===== DATA UNDER STUDY =====

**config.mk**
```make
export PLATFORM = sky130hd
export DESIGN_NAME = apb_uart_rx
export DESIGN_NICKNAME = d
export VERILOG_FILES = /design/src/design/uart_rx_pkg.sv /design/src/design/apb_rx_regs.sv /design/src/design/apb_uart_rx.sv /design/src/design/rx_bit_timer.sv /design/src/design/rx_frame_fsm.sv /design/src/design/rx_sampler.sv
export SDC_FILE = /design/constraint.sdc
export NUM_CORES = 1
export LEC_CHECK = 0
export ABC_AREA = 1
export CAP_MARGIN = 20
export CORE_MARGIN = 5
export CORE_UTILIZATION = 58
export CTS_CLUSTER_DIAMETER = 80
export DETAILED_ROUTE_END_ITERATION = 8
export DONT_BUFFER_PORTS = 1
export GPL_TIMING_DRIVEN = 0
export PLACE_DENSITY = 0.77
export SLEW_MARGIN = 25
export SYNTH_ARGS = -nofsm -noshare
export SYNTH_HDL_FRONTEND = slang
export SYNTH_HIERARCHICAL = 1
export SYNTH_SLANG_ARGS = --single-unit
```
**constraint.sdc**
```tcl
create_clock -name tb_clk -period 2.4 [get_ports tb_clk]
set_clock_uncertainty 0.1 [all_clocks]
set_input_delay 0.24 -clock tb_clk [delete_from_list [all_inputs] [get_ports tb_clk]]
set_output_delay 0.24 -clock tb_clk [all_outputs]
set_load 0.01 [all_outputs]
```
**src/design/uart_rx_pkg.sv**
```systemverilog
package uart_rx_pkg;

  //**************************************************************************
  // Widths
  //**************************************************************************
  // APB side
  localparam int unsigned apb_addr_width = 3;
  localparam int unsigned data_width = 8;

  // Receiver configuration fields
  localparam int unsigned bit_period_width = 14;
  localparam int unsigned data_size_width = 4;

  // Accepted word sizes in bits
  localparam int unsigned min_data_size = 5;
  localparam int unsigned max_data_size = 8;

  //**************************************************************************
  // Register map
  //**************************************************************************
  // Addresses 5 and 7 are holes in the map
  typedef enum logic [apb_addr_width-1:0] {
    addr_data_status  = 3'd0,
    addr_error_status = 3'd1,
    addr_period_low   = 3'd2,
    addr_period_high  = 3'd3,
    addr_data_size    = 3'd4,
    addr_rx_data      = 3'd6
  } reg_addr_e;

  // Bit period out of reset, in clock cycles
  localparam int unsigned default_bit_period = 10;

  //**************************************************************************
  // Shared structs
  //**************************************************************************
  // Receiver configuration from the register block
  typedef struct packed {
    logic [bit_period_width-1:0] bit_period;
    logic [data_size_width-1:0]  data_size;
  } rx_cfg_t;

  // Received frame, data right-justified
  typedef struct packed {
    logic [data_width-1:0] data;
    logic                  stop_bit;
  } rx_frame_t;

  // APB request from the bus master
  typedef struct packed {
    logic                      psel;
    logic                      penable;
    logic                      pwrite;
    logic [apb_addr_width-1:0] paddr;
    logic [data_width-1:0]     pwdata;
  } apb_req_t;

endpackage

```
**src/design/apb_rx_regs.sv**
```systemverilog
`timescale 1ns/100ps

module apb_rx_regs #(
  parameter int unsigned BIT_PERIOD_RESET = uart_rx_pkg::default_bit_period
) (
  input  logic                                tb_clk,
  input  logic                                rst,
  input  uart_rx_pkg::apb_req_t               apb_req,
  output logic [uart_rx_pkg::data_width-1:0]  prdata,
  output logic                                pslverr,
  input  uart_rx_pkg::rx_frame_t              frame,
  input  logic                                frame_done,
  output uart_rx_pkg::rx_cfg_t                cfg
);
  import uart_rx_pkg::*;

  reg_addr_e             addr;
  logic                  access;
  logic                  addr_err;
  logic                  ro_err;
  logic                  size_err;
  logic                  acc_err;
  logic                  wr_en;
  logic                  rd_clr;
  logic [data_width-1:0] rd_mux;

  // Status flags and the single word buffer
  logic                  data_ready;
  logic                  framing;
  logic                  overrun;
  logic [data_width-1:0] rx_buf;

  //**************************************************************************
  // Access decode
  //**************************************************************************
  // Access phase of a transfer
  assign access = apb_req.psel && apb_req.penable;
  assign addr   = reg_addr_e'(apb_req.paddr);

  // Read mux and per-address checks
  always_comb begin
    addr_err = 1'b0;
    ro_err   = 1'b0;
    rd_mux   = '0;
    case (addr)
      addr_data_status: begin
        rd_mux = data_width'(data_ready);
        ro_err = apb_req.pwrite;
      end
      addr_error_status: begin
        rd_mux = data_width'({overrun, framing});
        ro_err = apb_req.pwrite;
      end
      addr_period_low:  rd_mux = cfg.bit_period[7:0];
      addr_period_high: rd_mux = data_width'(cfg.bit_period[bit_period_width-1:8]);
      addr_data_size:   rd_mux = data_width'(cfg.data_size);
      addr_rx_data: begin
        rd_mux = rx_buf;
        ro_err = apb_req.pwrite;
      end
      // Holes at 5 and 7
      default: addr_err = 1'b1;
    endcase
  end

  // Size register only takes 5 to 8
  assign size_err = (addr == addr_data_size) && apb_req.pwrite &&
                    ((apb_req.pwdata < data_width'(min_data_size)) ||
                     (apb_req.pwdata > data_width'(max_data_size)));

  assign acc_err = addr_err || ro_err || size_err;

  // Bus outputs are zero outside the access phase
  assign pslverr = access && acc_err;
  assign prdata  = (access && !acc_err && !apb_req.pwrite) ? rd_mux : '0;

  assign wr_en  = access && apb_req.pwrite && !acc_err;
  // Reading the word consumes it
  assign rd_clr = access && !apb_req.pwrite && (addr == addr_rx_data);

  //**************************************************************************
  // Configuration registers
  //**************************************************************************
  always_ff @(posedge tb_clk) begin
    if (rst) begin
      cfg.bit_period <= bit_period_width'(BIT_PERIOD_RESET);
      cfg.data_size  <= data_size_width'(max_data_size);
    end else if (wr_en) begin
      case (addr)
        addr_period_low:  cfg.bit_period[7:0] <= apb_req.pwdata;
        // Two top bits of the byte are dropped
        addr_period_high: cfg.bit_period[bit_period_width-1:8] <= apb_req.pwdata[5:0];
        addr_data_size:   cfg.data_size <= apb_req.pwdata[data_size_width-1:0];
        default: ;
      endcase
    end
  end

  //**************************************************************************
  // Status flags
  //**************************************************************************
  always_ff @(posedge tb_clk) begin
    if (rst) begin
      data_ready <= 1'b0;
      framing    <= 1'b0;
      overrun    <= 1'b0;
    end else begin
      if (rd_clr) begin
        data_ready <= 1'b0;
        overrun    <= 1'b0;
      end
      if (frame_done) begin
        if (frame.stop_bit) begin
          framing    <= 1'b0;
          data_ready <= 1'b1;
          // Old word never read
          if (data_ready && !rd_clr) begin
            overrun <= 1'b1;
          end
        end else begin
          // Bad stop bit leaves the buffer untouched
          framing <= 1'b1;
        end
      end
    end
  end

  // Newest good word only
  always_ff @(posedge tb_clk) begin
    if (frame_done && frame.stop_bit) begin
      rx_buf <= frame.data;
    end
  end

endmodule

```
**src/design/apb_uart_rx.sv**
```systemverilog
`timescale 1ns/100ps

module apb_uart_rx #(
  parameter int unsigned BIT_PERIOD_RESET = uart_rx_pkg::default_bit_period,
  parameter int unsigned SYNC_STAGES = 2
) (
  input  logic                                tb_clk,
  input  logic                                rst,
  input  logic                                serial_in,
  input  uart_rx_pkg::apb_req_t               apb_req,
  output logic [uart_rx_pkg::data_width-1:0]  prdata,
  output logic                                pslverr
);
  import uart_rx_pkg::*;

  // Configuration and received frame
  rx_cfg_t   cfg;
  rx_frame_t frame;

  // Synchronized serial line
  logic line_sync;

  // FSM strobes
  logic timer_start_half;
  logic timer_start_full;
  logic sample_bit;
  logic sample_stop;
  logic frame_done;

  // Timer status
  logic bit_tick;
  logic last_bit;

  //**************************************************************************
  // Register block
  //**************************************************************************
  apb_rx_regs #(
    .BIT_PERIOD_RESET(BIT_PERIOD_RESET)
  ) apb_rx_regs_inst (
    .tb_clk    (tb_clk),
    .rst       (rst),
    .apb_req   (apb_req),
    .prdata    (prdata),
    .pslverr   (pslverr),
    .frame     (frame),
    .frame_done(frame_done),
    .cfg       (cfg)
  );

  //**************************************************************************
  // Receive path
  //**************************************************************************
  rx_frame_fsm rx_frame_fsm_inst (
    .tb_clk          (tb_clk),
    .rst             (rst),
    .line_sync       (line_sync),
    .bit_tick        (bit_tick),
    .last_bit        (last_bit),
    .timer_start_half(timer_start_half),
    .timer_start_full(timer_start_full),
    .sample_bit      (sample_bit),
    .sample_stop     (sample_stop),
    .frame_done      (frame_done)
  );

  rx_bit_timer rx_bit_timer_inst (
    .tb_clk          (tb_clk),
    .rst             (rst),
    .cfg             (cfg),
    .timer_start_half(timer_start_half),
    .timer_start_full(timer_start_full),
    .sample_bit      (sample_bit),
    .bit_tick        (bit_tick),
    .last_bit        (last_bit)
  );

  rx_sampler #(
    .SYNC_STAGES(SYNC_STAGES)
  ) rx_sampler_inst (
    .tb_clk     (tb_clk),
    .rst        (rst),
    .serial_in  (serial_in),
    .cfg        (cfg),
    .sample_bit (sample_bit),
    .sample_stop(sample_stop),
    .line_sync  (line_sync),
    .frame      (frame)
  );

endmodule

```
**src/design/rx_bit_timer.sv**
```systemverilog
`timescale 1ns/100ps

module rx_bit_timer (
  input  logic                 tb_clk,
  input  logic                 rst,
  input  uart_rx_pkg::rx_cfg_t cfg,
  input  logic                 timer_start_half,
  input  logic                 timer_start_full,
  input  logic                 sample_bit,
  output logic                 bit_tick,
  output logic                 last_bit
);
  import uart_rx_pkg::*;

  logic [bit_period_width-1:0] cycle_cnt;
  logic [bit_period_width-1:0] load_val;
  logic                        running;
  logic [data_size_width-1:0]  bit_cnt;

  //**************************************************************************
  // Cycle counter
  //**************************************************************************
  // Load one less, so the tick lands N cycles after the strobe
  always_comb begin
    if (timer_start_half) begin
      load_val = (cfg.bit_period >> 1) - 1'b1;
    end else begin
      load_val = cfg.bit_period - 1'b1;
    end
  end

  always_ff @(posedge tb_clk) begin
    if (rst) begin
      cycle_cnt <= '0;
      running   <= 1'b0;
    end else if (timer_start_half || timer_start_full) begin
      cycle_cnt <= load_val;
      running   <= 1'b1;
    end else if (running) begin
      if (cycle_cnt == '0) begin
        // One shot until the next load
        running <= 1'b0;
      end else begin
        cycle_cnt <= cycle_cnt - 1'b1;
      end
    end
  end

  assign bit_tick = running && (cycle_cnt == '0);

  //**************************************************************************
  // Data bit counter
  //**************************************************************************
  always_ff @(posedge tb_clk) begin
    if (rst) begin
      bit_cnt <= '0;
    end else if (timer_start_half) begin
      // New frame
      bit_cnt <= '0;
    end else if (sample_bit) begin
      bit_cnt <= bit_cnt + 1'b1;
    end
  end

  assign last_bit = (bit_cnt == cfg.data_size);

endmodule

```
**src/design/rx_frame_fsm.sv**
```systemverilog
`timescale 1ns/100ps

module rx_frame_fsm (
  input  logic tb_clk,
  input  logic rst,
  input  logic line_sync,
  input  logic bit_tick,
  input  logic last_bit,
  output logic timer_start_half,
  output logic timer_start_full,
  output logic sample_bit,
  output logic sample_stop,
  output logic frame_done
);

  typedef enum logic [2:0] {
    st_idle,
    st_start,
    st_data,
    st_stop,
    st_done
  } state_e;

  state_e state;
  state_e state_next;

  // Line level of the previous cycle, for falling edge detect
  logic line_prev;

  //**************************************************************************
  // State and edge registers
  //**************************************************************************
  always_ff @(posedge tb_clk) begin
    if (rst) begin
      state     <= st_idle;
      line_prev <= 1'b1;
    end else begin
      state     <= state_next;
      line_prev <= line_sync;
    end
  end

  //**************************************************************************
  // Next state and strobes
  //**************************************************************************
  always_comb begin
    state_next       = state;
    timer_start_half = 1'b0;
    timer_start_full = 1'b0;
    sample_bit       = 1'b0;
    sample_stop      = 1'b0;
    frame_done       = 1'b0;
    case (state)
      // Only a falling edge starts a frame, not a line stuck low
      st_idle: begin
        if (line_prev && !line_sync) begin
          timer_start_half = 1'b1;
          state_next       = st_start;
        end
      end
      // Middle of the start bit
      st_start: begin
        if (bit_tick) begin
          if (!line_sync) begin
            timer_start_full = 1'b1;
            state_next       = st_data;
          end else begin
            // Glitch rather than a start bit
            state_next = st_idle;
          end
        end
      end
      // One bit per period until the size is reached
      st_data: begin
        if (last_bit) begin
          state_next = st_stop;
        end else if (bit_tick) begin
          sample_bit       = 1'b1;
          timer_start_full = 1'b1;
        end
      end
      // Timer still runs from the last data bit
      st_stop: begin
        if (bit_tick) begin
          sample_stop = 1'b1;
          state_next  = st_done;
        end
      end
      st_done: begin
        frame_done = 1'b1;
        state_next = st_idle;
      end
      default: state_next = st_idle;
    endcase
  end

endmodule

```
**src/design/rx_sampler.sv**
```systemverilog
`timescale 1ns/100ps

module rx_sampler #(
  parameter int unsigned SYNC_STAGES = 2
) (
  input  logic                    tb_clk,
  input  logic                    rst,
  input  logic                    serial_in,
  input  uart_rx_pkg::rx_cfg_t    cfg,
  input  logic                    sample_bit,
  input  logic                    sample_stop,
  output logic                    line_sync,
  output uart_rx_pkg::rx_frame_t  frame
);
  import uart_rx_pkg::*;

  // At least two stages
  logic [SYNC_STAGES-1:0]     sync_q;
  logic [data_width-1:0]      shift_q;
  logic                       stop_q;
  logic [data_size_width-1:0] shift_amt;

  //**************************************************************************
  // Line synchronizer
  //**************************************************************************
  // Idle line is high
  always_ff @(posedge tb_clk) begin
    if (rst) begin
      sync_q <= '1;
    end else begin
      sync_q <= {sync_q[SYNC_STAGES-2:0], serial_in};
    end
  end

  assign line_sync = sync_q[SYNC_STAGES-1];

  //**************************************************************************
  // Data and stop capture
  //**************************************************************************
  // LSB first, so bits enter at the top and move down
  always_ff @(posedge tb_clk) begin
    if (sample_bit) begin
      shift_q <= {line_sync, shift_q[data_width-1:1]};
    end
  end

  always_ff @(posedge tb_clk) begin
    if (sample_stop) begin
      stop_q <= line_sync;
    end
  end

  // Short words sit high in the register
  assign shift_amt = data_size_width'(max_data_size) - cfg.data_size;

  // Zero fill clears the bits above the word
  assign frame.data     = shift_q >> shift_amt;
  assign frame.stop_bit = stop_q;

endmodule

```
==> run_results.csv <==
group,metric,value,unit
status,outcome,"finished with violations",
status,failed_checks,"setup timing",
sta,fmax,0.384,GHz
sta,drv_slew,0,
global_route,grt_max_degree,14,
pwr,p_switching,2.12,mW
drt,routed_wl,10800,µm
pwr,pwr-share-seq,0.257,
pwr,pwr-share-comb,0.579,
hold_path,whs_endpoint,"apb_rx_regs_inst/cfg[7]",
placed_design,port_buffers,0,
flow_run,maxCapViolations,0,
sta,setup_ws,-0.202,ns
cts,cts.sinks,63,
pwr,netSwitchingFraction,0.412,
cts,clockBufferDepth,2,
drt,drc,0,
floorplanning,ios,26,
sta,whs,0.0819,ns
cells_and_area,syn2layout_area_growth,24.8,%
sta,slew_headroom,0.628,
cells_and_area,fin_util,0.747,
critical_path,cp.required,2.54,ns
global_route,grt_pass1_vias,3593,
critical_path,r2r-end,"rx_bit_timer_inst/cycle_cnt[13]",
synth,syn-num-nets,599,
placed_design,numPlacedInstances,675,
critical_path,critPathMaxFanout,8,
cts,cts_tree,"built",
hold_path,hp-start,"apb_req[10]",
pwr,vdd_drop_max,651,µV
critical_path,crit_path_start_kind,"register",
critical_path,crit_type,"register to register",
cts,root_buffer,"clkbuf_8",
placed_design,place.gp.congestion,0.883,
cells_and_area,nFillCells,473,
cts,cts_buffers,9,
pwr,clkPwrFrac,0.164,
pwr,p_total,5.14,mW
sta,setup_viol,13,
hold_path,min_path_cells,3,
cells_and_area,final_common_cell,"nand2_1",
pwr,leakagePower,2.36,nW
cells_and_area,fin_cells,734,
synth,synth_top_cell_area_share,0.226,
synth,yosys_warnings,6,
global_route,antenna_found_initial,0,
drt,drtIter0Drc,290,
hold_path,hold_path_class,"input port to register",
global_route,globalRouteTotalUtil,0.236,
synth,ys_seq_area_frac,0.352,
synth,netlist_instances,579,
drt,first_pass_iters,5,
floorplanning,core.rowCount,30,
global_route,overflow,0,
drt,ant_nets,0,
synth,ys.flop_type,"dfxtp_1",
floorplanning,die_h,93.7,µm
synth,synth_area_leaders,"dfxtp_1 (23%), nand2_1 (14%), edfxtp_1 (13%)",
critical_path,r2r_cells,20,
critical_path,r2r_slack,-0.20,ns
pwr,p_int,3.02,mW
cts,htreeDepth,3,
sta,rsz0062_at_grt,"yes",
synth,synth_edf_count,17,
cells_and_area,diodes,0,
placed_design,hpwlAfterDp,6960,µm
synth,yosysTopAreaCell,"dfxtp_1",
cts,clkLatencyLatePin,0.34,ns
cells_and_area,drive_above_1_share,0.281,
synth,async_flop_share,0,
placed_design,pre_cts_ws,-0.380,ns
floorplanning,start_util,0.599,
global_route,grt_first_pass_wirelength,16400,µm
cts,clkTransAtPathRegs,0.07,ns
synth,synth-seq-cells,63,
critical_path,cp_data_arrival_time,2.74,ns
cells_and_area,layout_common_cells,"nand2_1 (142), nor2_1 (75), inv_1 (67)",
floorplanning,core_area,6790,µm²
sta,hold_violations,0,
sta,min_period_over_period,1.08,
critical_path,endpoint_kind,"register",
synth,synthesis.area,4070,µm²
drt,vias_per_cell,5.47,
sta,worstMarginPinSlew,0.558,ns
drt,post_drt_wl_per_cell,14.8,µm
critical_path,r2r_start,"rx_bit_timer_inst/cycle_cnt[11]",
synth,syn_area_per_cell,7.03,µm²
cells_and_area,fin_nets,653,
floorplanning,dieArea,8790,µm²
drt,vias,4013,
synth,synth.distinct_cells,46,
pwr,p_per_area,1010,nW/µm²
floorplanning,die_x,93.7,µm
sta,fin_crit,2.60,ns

=====

Please return every line of the records above that contains the word "until".

*ANSWER BOX*
        // One shot until the next load
      // One bit per period until the size is reached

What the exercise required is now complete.